American courts adhere to the rule that employers may (and in some cases must) record personal conversations of employees if there is suspicion that employees are using the phones for illegal purposes, in an unauthorized way, or to trick the employer. But there are limits to the exercise of this right. In Deal v. Spears (Cases, 1991 & 1992) the court found that the employer White Oak Package Store, wanting to expose an employee’s intention to steal, eavesdropped on conversations without authorization, thereby violating Section III of the Combined Crime and Safe Streets Act of 1968 (Law, 1968), because during monitoring, conversations of an intimate nature between Sibbie Deal with a third party (Calvin Lucas) were exposed. The employee did not give consent to monitoring, but in conversation the employer had warned her that long personal conversations during working hours were not allowed. The court found that “the extent of the interception in this case goes beyond the ordinary conduct of business” (ordinary business), as it was about listening to personal conversations, and the disclosure of these conversations did not pursue from any business purpose (Larry, 1995).

Conclusion

In the United States, the right to privacy must meet certain standards: individuals must have the right to expect confidentiality, these expectations must be reasonable, and the employee must prove that invasions of privacy by the employer are “serious” in nature, scope, and potential impact, “unreasonable”, and “offensive”.

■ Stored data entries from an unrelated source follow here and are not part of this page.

<file path="src/de_cfg_pkg.sv">
package de_cfg_pkg;

	// Drawing opcodes
	// Codes outside this list are carried through as is
	typedef enum logic [3:0] {
		op_noop   = 4'd0,
		op_bitblt = 4'd1,
		op_line   = 4'd2,
		op_rect   = 4'd3,
		op_fill   = 4'd4
	} de_opc_e;

	// Pixel size in buf_ctrl[8:7], both odd codes select 16 bits
	typedef enum logic [1:0] {
		psize_8   = 2'd0,
		psize_16  = 2'd1,
		psize_32  = 2'd2,
		psize_16b = 2'd3
	} de_psize_e;

	typedef struct packed {
		logic [12:0] buf_ctrl;
		logic [31:0] sorg;
		logic [31:0] dorg;
		logic [11:0] sptch;
		logic [11:0] dptch;
		de_opc_e     opc;
		logic [3:0]  rop;
		logic [4:0]  style;
		logic        nlst;
		logic [1:0]  apat;
		logic [2:0]  clp;
		logic [31:0] fore;
		logic [31:0] back;
		logic [3:0]  mask;
		logic [23:0] de_key;
		logic [15:0] alpha;
		logic [17:0] acntrl;
		logic [1:0]  bc_lvl;
	} de_regs_t;

	// Host register map, word index
	localparam logic [3:0] addr_buf_ctrl = 4'd0;
	localparam logic [3:0] addr_sorg     = 4'd1;
	localparam logic [3:0] addr_dorg     = 4'd2;
	localparam logic [3:0] addr_pitch    = 4'd3;
	localparam logic [3:0] addr_fore     = 4'd4;
	localparam logic [3:0] addr_back     = 4'd5;
	localparam logic [3:0] addr_key      = 4'd6;
	localparam logic [3:0] addr_alpha    = 4'd7;
	localparam logic [3:0] addr_acntrl   = 4'd8;
	localparam logic [3:0] addr_cmd      = 4'd9;

endpackage

</file>
<file path="src/de_bus_pkg.sv">
package de_bus_pkg;

	// One host register write
	typedef struct packed {
		logic [3:0]  addr;
		logic [31:0] data;
	} host_wr_t;

	// Command packet handed to the drawing pipeline
	// fore and back are already replicated to 32 bits,
	// buf_ctrl carries the bit 3 fix-up
	typedef struct packed {
		de_cfg_pkg::de_regs_t regs;
	} de_cmd_t;

endpackage

</file>
<file path="src/de_host_regs.sv">
`timescale 1ns/1ns

module de_host_regs (
	input  logic                 de_clk,
	input  logic                 de_rstn,
	input  logic                 host_valid,
	input  de_bus_pkg::host_wr_t host_wr,
	output logic                 host_ready,
	input  logic                 cmd_busy,
	output de_cfg_pkg::de_regs_t s1_regs,
	output logic                 load_actvn
);

	import de_cfg_pkg::*;
	import de_bus_pkg::*;

	de_regs_t    s1_q;
	logic        wr_en;
	logic        cmd_wr;
	logic [31:0] wdata;
	de_opc_e     wr_opc;

	// Only the command word waits for stage 2
	always_comb begin
		host_ready = !((host_wr.addr == addr_cmd) && cmd_busy);
	end

	assign wr_en  = host_valid && host_ready;
	assign cmd_wr = wr_en && (host_wr.addr == addr_cmd);
	assign wdata  = host_wr.data;
	assign wr_opc = de_opc_e'(wdata[3:0]);

	// Stage-1 register file, one group per address
	always_ff @(posedge de_clk or negedge de_rstn) begin
		if (!de_rstn) begin
			s1_q <= '0;
		end else if (wr_en) begin
			case (host_wr.addr)
				addr_buf_ctrl: begin
					s1_q.buf_ctrl <= wdata[12:0];
				end
				addr_sorg: begin
					s1_q.sorg <= wdata;
				end
				addr_dorg: begin
					s1_q.dorg <= wdata;
				end
				addr_pitch: begin
					s1_q.sptch <= wdata[11:0];
					s1_q.dptch <= wdata[27:16];
				end
				addr_fore: begin
					s1_q.fore <= wdata;
				end
				addr_back: begin
					s1_q.back <= wdata;
				end
				addr_key: begin
					s1_q.de_key <= wdata[23:0];
					s1_q.mask   <= wdata[27:24];
				end
				addr_alpha: begin
					s1_q.alpha <= wdata[15:0];
				end
				addr_acntrl: begin
					s1_q.acntrl <= wdata[17:0];
				end
				addr_cmd: begin
					s1_q.opc    <= wr_opc;
					s1_q.rop    <= wdata[7:4];
					s1_q.style  <= wdata[12:8];
					s1_q.nlst   <= wdata[13];
					s1_q.apat   <= wdata[15:14];
					s1_q.clp    <= wdata[18:16];
					s1_q.bc_lvl <= wdata[21:20];
				end
				default: begin
					// Unmapped addresses are dropped
				end
			endcase
		end
	end

	// Activation strobe lands one cycle after the command word,
	// so stage 2 copies the freshly written fields
	always_ff @(posedge de_clk or negedge de_rstn) begin
		if (!de_rstn) begin
			load_actvn <= 1'b1;
		end else begin
			load_actvn <= !(cmd_wr && (wr_opc != op_noop));
		end
	end

	assign s1_regs = s1_q;

endmodule

</file>
<file path="src/de_cmd_stage.sv">
`timescale 1ns/1ns

module de_cmd_stage (
	input  logic                 de_clk,
	input  logic                 de_rstn,
	input  logic                 load_actvn,
	input  logic                 cmdcpyclr,
	input  de_cfg_pkg::de_regs_t s1_regs,
	output de_cfg_pkg::de_regs_t s2_regs,
	output logic                 cmd_busy
);

	import de_cfg_pkg::*;

	de_regs_t    s2_q;
	de_psize_e   psize;
	logic [31:0] fore_rep;
	logic [31:0] back_rep;
	logic [12:0] bc_fix;

	// Pixel size comes from the stage-1 buffer control being copied
	assign psize = de_psize_e'(s1_regs.buf_ctrl[8:7]);

	// Fill the 32-bit colors with copies of one pixel
	always_comb begin
		case (psize)
			psize_8: begin
				fore_rep = {4{s1_regs.fore[7:0]}};
				back_rep = {4{s1_regs.back[7:0]}};
			end
			psize_16, psize_16b: begin
				fore_rep = {2{s1_regs.fore[15:0]}};
				back_rep = {2{s1_regs.back[15:0]}};
			end
			default: begin
				fore_rep = s1_regs.fore;
				back_rep = s1_regs.back;
			end
		endcase
	end

	// Stage-2 set
	// The opcode clear is written last so it wins over a load
	always_ff @(posedge de_clk or negedge de_rstn) begin
		if (!de_rstn) begin
			s2_q <= '0;
		end else begin
			if (!load_actvn) begin
				s2_q      <= s1_regs;
				s2_q.fore <= fore_rep;
				s2_q.back <= back_rep;
			end
			if (cmdcpyclr) begin
				s2_q.opc <= op_noop;
			end
		end
	end

	// Bit 3 is forced when bits 2 and 0 are both set
	assign bc_fix = {
		s2_q.buf_ctrl[12:4],
		s2_q.buf_ctrl[3] | (s2_q.buf_ctrl[2] & s2_q.buf_ctrl[0]),
		s2_q.buf_ctrl[2:0]
	};

	always_comb begin
		s2_regs          = s2_q;
		s2_regs.buf_ctrl = bc_fix;
	end

	// A load already in flight also counts as busy, otherwise a
	// second command word could overwrite stage 2 before it issues
	assign cmd_busy = (s2_q.opc != op_noop) || !load_actvn;

endmodule

</file>
<file path="src/de_cmd_issue.sv">
`timescale 1ns/1ns

module de_cmd_issue (
	input  de_cfg_pkg::de_regs_t s2_regs,
	output logic                 cmd_valid,
	input  logic                 cmd_ready,
	output de_bus_pkg::de_cmd_t  cmd,
	output logic                 cmdcpyclr
);

	import de_cfg_pkg::*;
	import de_bus_pkg::*;

	logic pending;
	logic accept;

	// Stage 2 holds a command whenever its opcode is live
	assign pending = (s2_regs.opc != op_noop);

	// Packet follows stage 2 directly, steady while it is held
	always_comb begin
		cmd      = '0;
		cmd.regs = s2_regs;
	end

	assign cmd_valid = pending;

	// Handshake completes in the same cycle it is seen
	assign accept = pending && cmd_ready;

	// Opcode clear for stage 2, taken at the next edge
	assign cmdcpyclr = accept;

endmodule

</file>
<file path="src/de_top.sv">
`timescale 1ns/1ns

module de_top (
	input  logic                 de_clk,
	input  logic                 de_rstn,
	input  logic                 host_valid,
	input  de_bus_pkg::host_wr_t host_wr,
	output logic                 host_ready,
	output logic                 cmd_valid,
	input  logic                 cmd_ready,
	output de_bus_pkg::de_cmd_t  cmd
);

	import de_cfg_pkg::*;

	de_regs_t s1_regs;
	de_regs_t s2_regs;
	logic     load_actvn;
	logic     cmdcpyclr;
	logic     cmd_busy;

	// Host side and stage-1 registers
	de_host_regs u_host_regs (
		.de_clk     (de_clk),
		.de_rstn    (de_rstn),
		.host_valid (host_valid),
		.host_wr    (host_wr),
		.host_ready (host_ready),
		.cmd_busy   (cmd_busy),
		.s1_regs    (s1_regs),
		.load_actvn (load_actvn)
	);

	de_cmd_stage u_cmd_stage (
		.de_clk     (de_clk),
		.de_rstn    (de_rstn),
		.load_actvn (load_actvn),
		.cmdcpyclr  (cmdcpyclr),
		.s1_regs    (s1_regs),
		.s2_regs    (s2_regs),
		.cmd_busy   (cmd_busy)
	);

	// Pipeline side
	de_cmd_issue u_cmd_issue (
		.s2_regs   (s2_regs),
		.cmd_valid (cmd_valid),
		.cmd_ready (cmd_ready),
		.cmd       (cmd),
		.cmdcpyclr (cmdcpyclr)
	);

endmodule

</file>
<file path="config.mk">
export PLATFORM = sky130hd
export DESIGN_NAME = de_top
export DESIGN_NICKNAME = d
export VERILOG_FILES = /design/src/de_cfg_pkg.sv /design/src/de_bus_pkg.sv /design/src/de_host_regs.sv /design/src/de_cmd_stage.sv /design/src/de_cmd_issue.sv /design/src/de_top.sv
export SDC_FILE = /design/constraint.sdc
export NUM_CORES = 1
export LEC_CHECK = 0
export CAP_MARGIN = 30
export CELL_PAD_IN_SITES_DETAIL_PLACEMENT = 0
export CELL_PAD_IN_SITES_GLOBAL_PLACEMENT = 1
export CORE_MARGIN = 2
export CORE_UTILIZATION = 57
export DETAILED_ROUTE_END_ITERATION = 6
export DONT_BUFFER_PORTS = 1
export PLACE_DENSITY = 0.95
export SYNTH_ARGS = -nofsm -noshare
export SYNTH_HDL_FRONTEND = slang
export SYNTH_SLANG_ARGS = --single-unit
</file>
<file path="constraint.sdc">
create_clock -name de_clk -period 5.3 [get_ports de_clk]
set_input_delay 1.06 -clock de_clk [delete_from_list [all_inputs] [get_ports de_clk]]
set_output_delay 1.06 -clock de_clk [all_outputs]
set_load 0.03 [all_outputs]
</file>
After elaboration in Yosys (flattened, before gate mapping) --
Cells that the tools add are included.
Operators by class: equality and inequality tests 12, mux-type cells 4, bitwise operators 2, reductions and logical operators 24
Operators with widths (count):
- two-way mux 147 bit | 1
- one-hot mux 32 bit (2 select lines) | 2
- AND reduction 2 bit | 10
- == test 4 x 3 -> 1 bit (second input constant) | 4
- == test 4 x 2 -> 1 bit (second input constant) | 2
- == test 4 bit (second input constant) | 2
- nonzero test 4 bit | 2
- logical AND 1 bit | 5
- == test 4 x 1 -> 1 bit (second input constant) | 1
- zero test 4 bit | 1
- two-way mux 4 bit | 1
- zero test 1 bit | 3
- == test 2 x 1 -> 1 bit (second input constant) | 1
- == test 2 bit (second input constant) | 1
- zero test 2 bit | 1
- != test 2 bit (second input constant) | 1
- OR reduction 2 bit | 1
- AND 1 bit | 1
- logical OR 1 bit | 1
- bitwise OR 1 bit | 1
Word-level totals: register bits 497, input port bits 40, output and inout port bits 250, word-level logic and storage cells 79

Logic depth before layout (Yosys ltp) --
depth in word-level cells 8, depth in mapped cells 6, depth with buffers taken out 3

Hierarchy --
Synthesis repeated with hierarchy kept, for this count alone.
Second synthesis, totals: cells, all modules 1719, area, all modules 23989.3 µm²
Modules (own cells, without submodules):
- de_cmd_stage | instances 1, cells an instance 916, area each 12619.6 µm², seq. area each 6206.0 µm²
- de_host_regs | instances 1, cells an instance 553, area each 9489.1 µm², seq. area each 6232.2 µm²
- de_cmd_issue | instances 1, cells an instance 250, area each 1880.6 µm², seq. area each 0.0 µm²

Worst setup path after synthesis --
OpenSTA, ideal clock, no wires.
kind input to output, start point in host_wr[33] in the netlist's numbering, end point out host_ready, arrival 1.736 ns, required time 4.240 ns, slack 2.504 ns, cell stages on the path 3, path buffers 1, cells stage by stage clkbuf_1 -> and4bb_2 -> nand2_1
Between the ends: cells in the longest elaborated chain, start to end 3
Ends and longest elaborated chain:
- start, declared | RTL line de_top.sv:7 | input de_bus_pkg::host_wr_t host_wr,
- == test 4 bit | RTL line de_host_regs.sv:25 | host_ready = !((host_wr.addr == addr_cmd) && cmd_busy);
- logical AND 1 bit | RTL line de_host_regs.sv:25
- zero test 1 bit | RTL line de_host_regs.sv:25
- end, declared | RTL line de_top.sv:8 | output logic host_ready,
Every way passes these cells.

Worst setup path in the final report --
start point reg u_cmd_stage.s2_q, in the netlist u_cmd_stage.s2_regs[144], end point out host_ready
Between the ends: cells in the longest elaborated chain, start to end 4
Ends and longest elaborated chain:
- start, declared | RTL line de_cmd_stage.sv:15 | de_regs_t s2_q;
- start signal, assigned | RTL line de_cmd_stage.sv:49 | s2_q <= s1_regs;
- nonzero test 4 bit | RTL line de_cmd_stage.sv:73 | assign cmd_busy = (s2_q.opc != op_noop) || !load_actvn;
- logical OR 1 bit | RTL line de_cmd_stage.sv:73
- logical AND 1 bit | RTL line de_host_regs.sv:25
- zero test 1 bit | RTL line de_host_regs.sv:25
Every way passes these cells.

==> impl_metrics.tcl <==
set metrics [dict create \
    peak_clock_frequency_supported_by_timing_mhz 296 \
    compound_gate_fraction_of_synth_area_pct 1.17 \
    num_vias 9811 \
    outcome "completed" \
    synth-async-reset-ratio_pct 100 \
    stdcell_area_um2 21400 \
    register_clock_pin_slew_on_the_reported_worst_setup_and_hold_paths_ns 0.06 \
    path_class "reg -> out" \
    final_min_period_over_clock_period_pct 63.8 \
    setup_violations 0 \
    crit_path_start_kind "flop" \
    start_util_pct 57.9 \
    coreArea_um2 36500 \
    die_w_um 197 \
    cts_buffers 51 \
    totalWireLength_um 45400 \
    worstPathArrival_ns 2.32 \
    clock_root_buffer "sky130_fd_sc_hd__clkbuf_16" \
    synth.net_count 1498 \
    wl_per_cell_um 26.6 \
    synthCells 1458 \
    first_global_vias 10300 \
    power.density_nw_per_um2 631 \
    post-cts-setup-buffer-count 0 \
    synth_top_family_by_area "multiplexers" \
    number_of_inserted_filler_cells_in_the_final_layout 2745 \
    synthesized_area_fraction_occupied_by_xor_and_xnor_cells_pct 0 \
    post_cts.resized_instances 0 \
    final-hold-violation-count 0 \
    remaining_antenna_violation_count_after_routing 0 \
    drive_gt1_share_pct 45.6 \
    overflow 0 \
    post_synth_adder_cell_area_pct 0 \
    ios 290 \
    worst_clock_skew_ns 0.0100 \
    synthesized_area_per_cell_um2 14.5 \
    rows 70 \
    worst-slew-pin-transition_ns 1.00 \
    rsz0062_at_grt "no" \
    clock-sinks 497 \
    drt_iter0_markers 535 \
    r2r_cells 3 \
    synth-edff-count 0 \
    rrSetupSlack_ns 2.94 \
    most_common_cell_after_layout_fill_and_taps_aside "sky130_fd_sc_hd__dfrtp_1" \
    synthMuxAreaShare_pct 27.5 \
    netlist-cell-type-count 28 \
    timing.final.crit_period_ns 3.38 \
    drt-vias-per-instance 5.75 \
    critPathCaptureType "primary output" \
    finalSetupTns_ns 0 \
    total_die_area_um2 38600 \
    synth-seq-area-share_pct 58.9 \
    ys.warnings.count 0 \
    p_leak_nw 10.1 \
    clock_path_buffers 3 \
    hpwl_um 28600 \
    detailed_place.area_um2 19600 \
    synth_top_flop_cell "sky130_fd_sc_hd__dfrtp_1" \
    die-height_um 197 \
    grt_pass1_wl_um 67600 \
    timing.critical_path.fanout_max 4 \
    clock_latency_ns 0.58 \
    synthToLayoutAreaGrowth_pct 1.13 \
    cts_tree "yes" \
    initial_antenna_violation_count 5 \
    mappedNetlistArea_um2 21100 \
    firstDrtPassIters 6 \
    grt_usage_pct 23.9 \
    max-vdd-ir-drop_mv 0.369 \
    yosys_register_bits 497 \
    htreeDepth 2 \
    grt_start_max_net_pins 498 \
    simple_gate_share_of_the_synthesized_area_pct 1.79 \
    globalplace.congestion 0.755 \
    fin_nets 1241 \
    slew_headroom_pct 33.2 \
    rr_startpoint "u_host_regs.load_actvn" \
    timing.hold.worst.class "in -> async" \
    cp_data_required_time_ns 4.24 \
    antenna_cells_inserted 0 \
    buffer_ports.inserted 0 \
    most-common-layout-cells "496 x sky130_fd_sc_hd__dfrtp_1, 430 x sky130_fd_sc_hd__mux2_2, 52 x sky130_fd_sc_hd__nand2_1, 52 x sky130_fd_sc_hd__mux2i_1, 51 x sky130_fd_sc_hd__clkbuf_16" \
    cts_hold_buffers 0 \
    finalMaxSlewViolations 0 \
    critical_path.reg2reg.endpoint "u_cmd_stage.s2_regs[225]" \
    max-cap-violations 0 \
    detail_route.drc_violations 0 \
]
[flip-flops by register name, summed over array words and instances, names as in the netlist]
| name | flops |
|---|---|
| u_host_regs.load_actvn | 1 |
| u_cmd_stage.s2_regs | 247 |
| u_cmd_stage.s2_q | 1 |
| u_host_regs.s1_regs | 248 |
[Yosys cell counts, drive strengths merged, types with 2 or more instances]
| master | instances | area (um2) |
|---|---|---|
| dfrtp | 496 | 12400 |
| mux2 | 460 | 5290 |
| buf | 308 | 2190 |
| mux2i | 52 | 521 |
| nand2 | 52 | 195 |
| o21ai | 48 | 240 |
| clkbuf | 16 | 60.1 |
| nor2 | 7 | 31.3 |
| nand3b | 3 | 35.0 |
| nor2b | 3 | 18.8 |
| nor3b | 3 | 32.5 |
| nor4 | 2 | 18.8 |
[logic make-up (layout without fill, tap and decap cells)]
| group | after synthesis | in the layout |
|---|---|---|
| muxes | 512 | 512 |
| DFF | 497 | 497 |
| buffers and inverters | 325 | 105 |
| and+or+nand+nor | 75 | 75 |
| AOI/OAI and AO/OA | 49 | 49 |
[layer usage]
layer / track usage (%) / routed length, um / vias up
met1: 29.9 / 17700 / 5198
met2: 37.9 / 21500 / 285
li1: - / - / 4234
met3: 7.92 / 4170 / 94
met4: 10.9 / 1990 / 0
met5: 0 / 0 / -
[worst max path at each step]
| stage | start | end | slack, ns | cells past startpoint |
|---|---|---|---|---|
| after floorplan | host_wr[33] | host_ready | 2.50 | 3 |
| after global placement | host_wr[34] | u_host_regs.s1_regs[156] | 2.18 | 3 |
| after detailed placement | host_wr[34] | u_host_regs.s1_regs[187] | 2.22 | 4 |
| after CTS | u_cmd_stage.s2_regs[144] | cmd_valid | 1.84 | 2 |
| after global routing | u_cmd_stage.s2_regs[144] | host_ready | 1.70 | 3 |
| final | u_cmd_stage.s2_regs[144] | host_ready | 1.92 | 3 |
[critical path, stage by stage (launching register included)]
cell                      delay (ns)
sky130_fd_sc_hd__dfrtp_1        0.52
sky130_fd_sc_hd__nor4_2         0.84
sky130_fd_sc_hd__nand2_1        0.12
sky130_fd_sc_hd__nand2_1        0.27
[power by group]
| part | switching, mW | total, mW | internal, mW |
|---|---|---|---|
| sequential | 2.93 | 8.08 | 5.15 |
| combinational | 0.637 | 1.79 | 1.15 |
| clock | 1.44 | 3.62 | 2.18 |
[stage by stage]
stage / hold WS, ns / setup WS (ns) / std cells / total power [mW] / utilization (%)
after floorplan: 0.454 / 2.50 / 1458 / 10.5 / -
after global placement: 0.482 / 2.18 / 1611 / 9.77 / 53.6
after detailed placement: 0.487 / 2.22 / 1615 / 9.94 / 53.8
after CTS: 0.157 / 1.84 / 1705 / 13.6 / 58.4
after global routing: 0.155 / 1.70 / 1706 / 14.1 / 58.5
final: 0.186 / 1.92 / 1706 / 13.5 / 58.5
[cell type report]
cell class / instances / area [um2] / area share (%)
Timing Repair Buffer: 14 / 185 / 0.866
Clock buffer: 76 / 1490 / 6.97
Sequential cell: 497 / 12400 / 58.2
Inverter: 1 / 3.75 / 0.0176
Tap cell: 468 / 586 / 2.74
Multi-Input combinational cell: 636 / 6460 / 30.2
Clock inverter: 14 / 209 / 0.978
Note: power is estimated with default switching activity, not from simulation.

In Russia, the incorrect formulation of biometric personal data and, most likely, the incorrect interpretation of this concept by Roskomnadzor led to the fact that employers process personal data which allows them to identify individual employees without the prior consent of the employee. It turns out that in order to recognize personal data as biometric, it is necessary to establish and comply with the purpose of data processing and not to determine the volume of data collected. This approach seems fundamentally incorrect. It seems that the main, basic feature of biometric personal data is that they characterize the physiological and biological characteristics of a person, regardless of the purpose for which the employer processes them. In addition, with the help of audio and video monitoring, the employer can establish the identity of the employee violating workplace rules. Accordingly, indirectly, the characteristic of biometric personal data which includes “establishing the identity of the subject of personal data” may occur when the employer exercises control in the form of video surveillance of the employee's performance of work duties. Therefore, we can state that:

1. Personal data that has become known to the employer as part of video surveillance of the employee’s behavior at work should be considered biometric personal data;
2. These biometric personal data should be processed with the consent of the subject of personal data (employee), with the exception of cases established by federal laws (in particular, Part 2 of Art. 11 of the Federal LawOn Personal Data”: in connection with the implementation of international readmission agreements, the administration of justice, or the enforcement of judicial acts; as well as in cases provided for by the legislation of the Russian Federation on defense, security, countering terrorism, transport security, anti-corruption, operational-search activities, public service, criminal-executive legislation of the Russian Federation, and legislation of the Russian Federation on the procedure for entering or exiting the Russian).

In Russia, the public and covert (secret) receipt of information is made possible by direct instruction of the law and is exclusively to be exercised by bodies authorized to solve the problems of intelligence operations; the employer is not authorized to carry out covert activities to monitor the employee using technical means. But since hidden audio and video monitoring of the behavior of workers in Russia is nevertheless carried out, it is advisable to adhere to a rule similar to the United States: if the employer has reasonable grounds to assume that employees are engaged in illegal activities, then electronic monitoring without prior written notice of their behavior is admissible.